** Data for the task follows **
File: src/rtl/uart_rx_deframer.sv
// uart_rx_deframer
// Receive-side UART deframer. Samples the serial line on an oversampling tick,
// detects the start bit and recovers DATA_BITS data bits, LSB first. It then
// checks an optional parity bit and the stop bit, and presents each received
// word with a one-clock valid strobe. The error flags hold until the next frame.
//
// Optional feature: define UART_RX_PARITY_EN to add a parity bit between the
// data bits and the stop bit. Without it, parity_error_o is tied to 0.
//
// Ports:
//   clk_i            system clock, rising edge
//   rst_i            asynchronous active-high reset
//   baud_tick_i      one-clock pulse at OVERSAMPLE x baud rate
//   rx_i             asynchronous serial line, idle high
//   rx_data_o        last received data word
//   rx_valid_o       one-clock pulse when a frame completes
//   framing_error_o  stop bit sampled low in the last frame
//   parity_error_o   parity mismatch in the last frame
//   rx_busy_o        receiver is not idle
module uart_rx_deframer #(
  parameter int unsigned DATA_BITS  = 8,
  parameter int unsigned OVERSAMPLE = 16,
  parameter bit          PARITY_ODD = 1'b0
) (
  input  logic                 clk_i,
  input  logic                 rst_i,
  input  logic                 baud_tick_i,
  input  logic                 rx_i,
  output logic [DATA_BITS-1:0] rx_data_o,
  output logic                 rx_valid_o,
  output logic                 framing_error_o,
  output logic                 parity_error_o,
  output logic                 rx_busy_o
);

  localparam int unsigned TickW = $clog2(OVERSAMPLE);
  localparam int unsigned BitW  = $clog2(DATA_BITS);

  localparam logic [TickW-1:0] TickHalf = TickW'(OVERSAMPLE / 2 - 1);
  localparam logic [TickW-1:0] TickLast = TickW'(OVERSAMPLE - 1);
  localparam logic [BitW-1:0]  BitLast  = BitW'(DATA_BITS - 1);

`ifdef UART_RX_PARITY_EN
  typedef enum logic [2:0] {StIdle, StStart, StData, StParity, StStop} state_e;
`else
  typedef enum logic [1:0] {StIdle, StStart, StData, StStop} state_e;
`endif

  state_e               state_q;
  logic [TickW-1:0]     tick_q;
  logic [BitW-1:0]      bit_q;
  logic [DATA_BITS-1:0] shift_q;
  logic [DATA_BITS-1:0] rx_data_q;
  logic                 rx_valid_q;
  logic                 framing_error_q;
  logic                 line_armed_q;
  logic                 rx_meta_q;
  logic                 rxs_q;
`ifdef UART_RX_PARITY_EN
  logic                 parity_bad_q;
  logic                 parity_error_q;
`endif

  // Two-flop synchronizer. It resets to the idle-high line level, so leaving
  // reset never looks like a start bit.
  always_ff @(posedge clk_i or posedge rst_i) begin
    if (rst_i) begin
      rx_meta_q <= 1'b1;
      rxs_q     <= 1'b1;
    end else begin
      rx_meta_q <= rx_i;
      rxs_q     <= rx_meta_q;
    end
  end

  always_ff @(posedge clk_i or posedge rst_i) begin
    if (rst_i) begin
      state_q         <= StIdle;
      tick_q          <= '0;
      bit_q           <= '0;
      shift_q         <= '0;
      rx_data_q       <= '0;
      rx_valid_q      <= 1'b0;
      framing_error_q <= 1'b0;
      line_armed_q    <= 1'b1;
`ifdef UART_RX_PARITY_EN
      parity_bad_q    <= 1'b0;
      parity_error_q  <= 1'b0;
`endif
    end else begin
      rx_valid_q <= 1'b0;
      if (baud_tick_i) begin
        case (state_q)
          StIdle: begin
            if (rxs_q) begin
              line_armed_q <= 1'b1;
            end
            if (line_armed_q && !rxs_q) begin
              state_q <= StStart;
              tick_q  <= '0;
            end
          end
          StStart: begin
            // Check the line again in the middle of the start bit to reject glitches.
            if (tick_q == TickHalf) begin
              if (!rxs_q) begin
                state_q <= StData;
                tick_q  <= '0;
                bit_q   <= '0;
              end else begin
                state_q <= StIdle;
              end
            end else begin
              tick_q <= tick_q + TickW'(1);
            end
          end
          StData: begin
            if (tick_q == TickLast) begin
              tick_q  <= '0;
              // Each new bit enters at the MSB, so the first bit ends up in the LSB.
              shift_q <= {rxs_q, shift_q[DATA_BITS-1:1]};
              if (bit_q == BitLast) begin
`ifdef UART_RX_PARITY_EN
                state_q <= StParity;
`else
                state_q <= StStop;
`endif
              end else begin
                bit_q <= bit_q + BitW'(1);
              end
            end else begin
              tick_q <= tick_q + TickW'(1);
            end
          end
`ifdef UART_RX_PARITY_EN
          StParity: begin
            if (tick_q == TickLast) begin
              tick_q       <= '0;
              parity_bad_q <= (^shift_q) ^ rxs_q ^ PARITY_ODD;
              state_q      <= StStop;
            end else begin
              tick_q <= tick_q + TickW'(1);
            end
          end
`endif
          StStop: begin
            if (tick_q == TickLast) begin
              tick_q          <= '0;
              rx_data_q       <= shift_q;
              framing_error_q <= ~rxs_q;
              rx_valid_q      <= 1'b1;
              state_q         <= StIdle;
`ifdef UART_RX_PARITY_EN
              parity_error_q  <= parity_bad_q;
`endif
              // A line still low at the stop bit is a break. Do not start a new
              // frame until the line has gone high again.
              if (!rxs_q) begin
                line_armed_q <= 1'b0;
              end
            end else begin
              tick_q <= tick_q + TickW'(1);
            end
          end
          default: state_q <= StIdle;
        endcase
      end
    end
  end

  assign rx_data_o       = rx_data_q;
  assign rx_valid_o      = rx_valid_q;
  assign framing_error_o = framing_error_q;
  assign rx_busy_o       = (state_q != StIdle);

`ifdef UART_RX_PARITY_EN
  assign parity_error_o = parity_error_q;
`else
  // PARITY_ODD has no effect here. It is referenced only so the parameter
  // stays bound when parity is compiled out.
  assign parity_error_o = 1'b0 & PARITY_ODD;
`endif

endmodule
** End of Data for the task **
- _How to complete this task_
Take the entries above and write them out again unchanged.

- _Written answer_
File: src/rtl/uart_rx_deframer.sv
// uart_rx_deframer
// Receive-side UART deframer. Samples the serial line on an oversampling tick,
// detects the start bit and recovers DATA_BITS data bits, LSB first. It then
// checks an optional parity bit and the stop bit, and presents each received
// word with a one-clock valid strobe. The error flags hold until the next frame.
//
// Optional feature: define UART_RX_PARITY_EN to add a parity bit between the
// data bits and the stop bit. Without it, parity_error_o is tied to 0.
//
// Ports:
//   clk_i            system clock, rising edge
//   rst_i            asynchronous active-high reset
//   baud_tick_i      one-clock pulse at OVERSAMPLE x baud rate
//   rx_i             asynchronous serial line, idle high
//   rx_data_o        last received data word
//   rx_valid_o       one-clock pulse when a frame completes
//   framing_error_o  stop bit sampled low in the last frame
//   parity_error_o   parity mismatch in the last frame
//   rx_busy_o        receiver is not idle
module uart_rx_deframer #(
  parameter int unsigned DATA_BITS  = 8,
  parameter int unsigned OVERSAMPLE = 16,
  parameter bit          PARITY_ODD = 1'b0
) (
  input  logic                 clk_i,
  input  logic                 rst_i,
  input  logic                 baud_tick_i,
  input  logic                 rx_i,
  output logic [DATA_BITS-1:0] rx_data_o,
  output logic                 rx_valid_o,
  output logic                 framing_error_o,
  output logic                 parity_error_o,
  output logic                 rx_busy_o
);

  localparam int unsigned TickW = $clog2(OVERSAMPLE);
  localparam int unsigned BitW  = $clog2(DATA_BITS);

  localparam logic [TickW-1:0] TickHalf = TickW'(OVERSAMPLE / 2 - 1);
  localparam logic [TickW-1:0] TickLast = TickW'(OVERSAMPLE - 1);
  localparam logic [BitW-1:0]  BitLast  = BitW'(DATA_BITS - 1);

`ifdef UART_RX_PARITY_EN
  typedef enum logic [2:0] {StIdle, StStart, StData, StParity, StStop} state_e;
`else
  typedef enum logic [1:0] {StIdle, StStart, StData, StStop} state_e;
`endif

  state_e               state_q;
  logic [TickW-1:0]     tick_q;
  logic [BitW-1:0]      bit_q;
  logic [DATA_BITS-1:0] shift_q;
  logic [DATA_BITS-1:0] rx_data_q;
  logic                 rx_valid_q;
  logic                 framing_error_q;
  logic                 line_armed_q;
  logic                 rx_meta_q;
  logic                 rxs_q;
`ifdef UART_RX_PARITY_EN
  logic                 parity_bad_q;
  logic                 parity_error_q;
`endif

  // Two-flop synchronizer. It resets to the idle-high line level, so leaving
  // reset never looks like a start bit.
  always_ff @(posedge clk_i or posedge rst_i) begin
    if (rst_i) begin
      rx_meta_q <= 1'b1;
      rxs_q     <= 1'b1;
    end else begin
      rx_meta_q <= rx_i;
      rxs_q     <= rx_meta_q;
    end
  end

  always_ff @(posedge clk_i or posedge rst_i) begin
    if (rst_i) begin
      state_q         <= StIdle;
      tick_q          <= '0;
      bit_q           <= '0;
      shift_q         <= '0;
      rx_data_q       <= '0;
      rx_valid_q      <= 1'b0;
      framing_error_q <= 1'b0;
      line_armed_q    <= 1'b1;
`ifdef UART_RX_PARITY_EN
      parity_bad_q    <= 1'b0;
      parity_error_q  <= 1'b0;
`endif
    end else begin
      rx_valid_q <= 1'b0;
      if (baud_tick_i) begin
        case (state_q)
          StIdle: begin
            if (rxs_q) begin
              line_armed_q <= 1'b1;
            end
            if (line_armed_q && !rxs_q) begin
              state_q <= StStart;
              tick_q  <= '0;
            end
          end
          StStart: begin
            // Check the line again in the middle of the start bit to reject glitches.
            if (tick_q == TickHalf) begin
              if (!rxs_q) begin
                state_q <= StData;
                tick_q  <= '0;
                bit_q   <= '0;
              end else begin
                state_q <= StIdle;
              end
            end else begin
              tick_q <= tick_q + TickW'(1);
            end
          end
          StData: begin
            if (tick_q == TickLast) begin
              tick_q  <= '0;
              // Each new bit enters at the MSB, so the first bit ends up in the LSB.
              shift_q <= {rxs_q, shift_q[DATA_BITS-1:1]};
              if (bit_q == BitLast) begin
`ifdef UART_RX_PARITY_EN
                state_q <= StParity;
`else
                state_q <= StStop;
`endif
              end else begin
                bit_q <= bit_q + BitW'(1);
              end
            end else begin
              tick_q <= tick_q + TickW'(1);
            end
          end
`ifdef UART_RX_PARITY_EN
          StParity: begin
            if (tick_q == TickLast) begin
              tick_q       <= '0;
              parity_bad_q <= (^shift_q) ^ rxs_q ^ PARITY_ODD;
              state_q      <= StStop;
            end else begin
              tick_q <= tick_q + TickW'(1);
            end
          end
`endif
          StStop: begin
            if (tick_q == TickLast) begin
              tick_q          <= '0;
              rx_data_q       <= shift_q;
              framing_error_q <= ~rxs_q;
              rx_valid_q      <= 1'b1;
              state_q         <= StIdle;
`ifdef UART_RX_PARITY_EN
              parity_error_q  <= parity_bad_q;
`endif
              // A line still low at the stop bit is a break. Do not start a new
              // frame until the line has gone high again.
              if (!rxs_q) begin
                line_armed_q <= 1'b0;
              end
            end else begin
              tick_q <= tick_q + TickW'(1);
            end
          end
          default: state_q <= StIdle;
        endcase
      end
    end
  end

  assign rx_data_o       = rx_data_q;
  assign rx_valid_o      = rx_valid_q;
  assign framing_error_o = framing_error_q;
  assign rx_busy_o       = (state_q != StIdle);

`ifdef UART_RX_PARITY_EN
  assign parity_error_o = parity_error_q;
`else
  // PARITY_ODD has no effect here. It is referenced only so the parameter
  // stays bound when parity is compiled out.
  assign parity_error_o = 1'b0 & PARITY_ODD;
`endif

endmodule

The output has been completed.